Zacznijmy od tego, że chrzań w ogóle jakieś wymysły. Po prostu podbij, powiedz cokolwiek co będzie bardziej błyskotliwe od "gheek" i rozkręć rozmowę. Gadaj jak z koleżanką/siostrą etc. Na luzie. Jak będzie fajna to weź numer zanim wyjdziesz i wsio.
@The_Apostate: Też rozumiem, że to nie jest takie łatwe z perspektywy komputera, ale próbuj. Nie masz nic do stracenia. Jak to mówi mój znajomy "Każdy tekst na początek znajomości jest słaby", więc nic ambitnego nie wymyślisz.. Po prostu usiądź koło niej w autobusie zagadaj: Coś często ze sobą jeździmy, może się poznamy. Ewentualnie spytaj o godzinę i jak odpowie to: mam nadzieję, że nie spóźnię się do szkoły/pracy, a Ty co
@The_Apostate:

Od tego typu tekstów to bym stronił. Wiesz czemu? Bo ona może zareagować np. tak:

- nie będzie wiedziała WTF ten ćpun chce,

- zrobi głupią minę

- potraktuje Cię jak idiotę

- pośmieje się trochę, powie "tak, ja też"
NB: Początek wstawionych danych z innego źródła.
### src/spc_ctrl.sv
// Controller: sequences edge loads, clears and the backtracking walk.
// Uses spc_pkg; drives the datapath by command and reads its status.
module spc_ctrl (
    input  logic               i_clk,
    input  logic               i_rst_n,
    input  logic               i_in_valid,
    output logic               o_in_ready,
    input  logic [1:0]         i_in_cmd,
    input  spc_pkg::t_dp_stat  i_stat,
    output spc_pkg::t_dp_cmd   o_cmd
);

    localparam logic [3:0] S_IDLE    = 4'd0;
    localparam logic [3:0] S_EDGE_RD = 4'd1;
    localparam logic [3:0] S_EDGE_WR = 4'd2;
    localparam logic [3:0] S_CLEAR   = 4'd3;
    localparam logic [3:0] S_QUERY   = 4'd4;
    localparam logic [3:0] S_LOAD    = 4'd5;
    localparam logic [3:0] S_STEP    = 4'd6;
    localparam logic [3:0] S_POP     = 4'd7;
    localparam logic [3:0] S_FINISH  = 4'd8;

    logic [3:0] r_state, n_state;

    always_comb begin
        n_state  = r_state;
        o_cmd.op = spc_pkg::DP_NOP;
        unique case (r_state)
            S_IDLE: begin
                if (i_in_valid) begin
                    unique case (i_in_cmd)
                        spc_pkg::CMD_ADD: begin
                            o_cmd.op = spc_pkg::DP_LATCH;
                            n_state  = S_EDGE_RD;
                        end
                        spc_pkg::CMD_QUERY: begin
                            o_cmd.op = spc_pkg::DP_LATCH;
                            n_state  = S_QUERY;
                        end
                        spc_pkg::CMD_CLEAR: begin
                            n_state = S_CLEAR;
                        end
                        default: begin
                        end
                    endcase
                end
            end
            S_EDGE_RD: begin
                if (i_stat.vertex_ok) begin
                    o_cmd.op = spc_pkg::DP_EDGE_RD;
                    n_state  = S_EDGE_WR;
                end else begin
                    n_state = S_IDLE;
                end
            end
            S_EDGE_WR: begin
                o_cmd.op = spc_pkg::DP_EDGE_WR;
                n_state  = S_IDLE;
            end
            S_CLEAR: begin
                o_cmd.op = spc_pkg::DP_CLEAR;
                n_state  = S_IDLE;
            end
            S_QUERY: begin
                if (!i_stat.vertex_ok) begin
                    o_cmd.op = spc_pkg::DP_BAD;
                    n_state  = S_FINISH;
                end else if (i_stat.same_vertex) begin
                    o_cmd.op = spc_pkg::DP_TRIVIAL;
                    n_state  = S_FINISH;
                end else begin
                    o_cmd.op = spc_pkg::DP_ROOT;
                    n_state  = S_LOAD;
                end
            end
            S_LOAD: begin
                o_cmd.op = spc_pkg::DP_LOAD;
                n_state  = S_STEP;
            end
            S_STEP: begin
                if (i_stat.mask_empty) begin
                    o_cmd.op = spc_pkg::DP_POP;
                    n_state  = i_stat.depth_one ? S_FINISH : S_POP;
                end else if (i_stat.next_is_dst) begin
                    if (i_stat.tally_max) begin
                        o_cmd.op = spc_pkg::DP_SAT;
                        n_state  = S_FINISH;
                    end else begin
                        o_cmd.op = spc_pkg::DP_COUNT;
                    end
                end else if (i_stat.depth_full) begin
                    o_cmd.op = spc_pkg::DP_SKIP;
                end else begin
                    o_cmd.op = spc_pkg::DP_PUSH;
                    n_state  = S_LOAD;
                end
            end
            S_POP: begin
                o_cmd.op = spc_pkg::DP_LOAD_POP;
                n_state  = S_STEP;
            end
            S_FINISH: begin
                if (i_stat.out_free) begin
                    o_cmd.op = spc_pkg::DP_EMIT;
                    n_state  = S_IDLE;
                end
            end
            default: begin
                n_state = S_IDLE;
            end
        endcase
    end

    always_ff @(posedge i_clk) begin
        if (!i_rst_n) begin
            r_state <= S_IDLE;
        end else begin
            r_state <= n_state;
        end
    end

    assign o_in_ready = (r_state == S_IDLE);

endmodule
--- src/sv/gbs_pkg.sv ---
// ----------------------------------------------------------------------------
// gbs_pkg
// Shared types, codes and helpers for the graph burning step checker.
// ----------------------------------------------------------------------------
package gbs_pkg;

   localparam int DEF_MAX_VERTICES = 64;
   localparam int VERTEX_W         = 6;
   localparam int COUNT_W          = 7;
   localparam int CMD_W            = 2;
   localparam int REQ_DATA_W       = 16;
   localparam int REQ_USER_W       = 2;
   localparam int RSP_DATA_W       = 8;
   localparam int RSP_USER_W       = 1;
   localparam logic [COUNT_W-1:0] VCOUNT_RESET = 7'd64;

   typedef enum logic [CMD_W-1:0] {
      CMD_ADD_EDGE = 2'd0,
      CMD_CLEAR    = 2'd1,
      CMD_BURN     = 2'd2,
      CMD_NOP      = 2'd3
   } cmd_type;

   typedef enum logic [3:0] {
      ST_IDLE,
      ST_DECODE,
      ST_EDGE_RD_A,
      ST_EDGE_WR_A,
      ST_EDGE_RD_B,
      ST_EDGE_WR_B,
      ST_SWEEP,
      ST_SWEEP_END,
      ST_MERGE,
      ST_COUNT,
      ST_RESP
   } state_type;

   typedef struct packed {
      logic latch_item;
      logic clear_map;
      logic set_invalid;
      logic edge_rd_a;
      logic edge_wr_a;
      logic edge_rd_b;
      logic edge_wr_b;
      logic clear_spread;
      logic sweep_step;
      logic merge;
      logic count_step;
      logic load_rsp;
   } ctrl_cmd_type;

   typedef struct packed {
      cmd_type cmd;
      logic    a_ok;
      logic    b_ok;
      logic    src_burned;
      logic    sweep_last;
      logic    count_last;
      logic    rsp_free;
   } dp_stat_type;

   function automatic logic [3:0] popcount8(input logic [7:0] v);
      logic [3:0] c;
      c = '0;
      for (int i = 0; i < 8; i++) begin
         c = c + {3'b000, v[i]};
      end
      return c;
   endfunction

endpackage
I załóżmy, że zdarza się czwarta opcja. Co odpowiadasz?

Nie wiem po co komplikować sobie życie.

Zobacz, nic nie stracisz podbijając do niej a może to być fajna historia. Może
@Banaszek: w życiu bym z tego tekstu nie skorzystał, jedynie do kogoś, kogo znam ;) A żyć mnie nie musisz uczyć, nie mam problemu z rozmawianiem z dziewczynami. Mam problem z rozmawianiem z ludźmi rano, w komunikacji miejskiej.
@The_Apostate: Podobno według jakichś tam badań, najlepszym tekstem na podryw jest "cześć", jeśli ma się na celu jakiś poważny związek. Bo inne teksty były lepsze, ale tylko jeśli zależy komuś na "szybkim numerku" z głupią panną z dyskoteki.

Tylko, że do autobusu to tak średnio :P.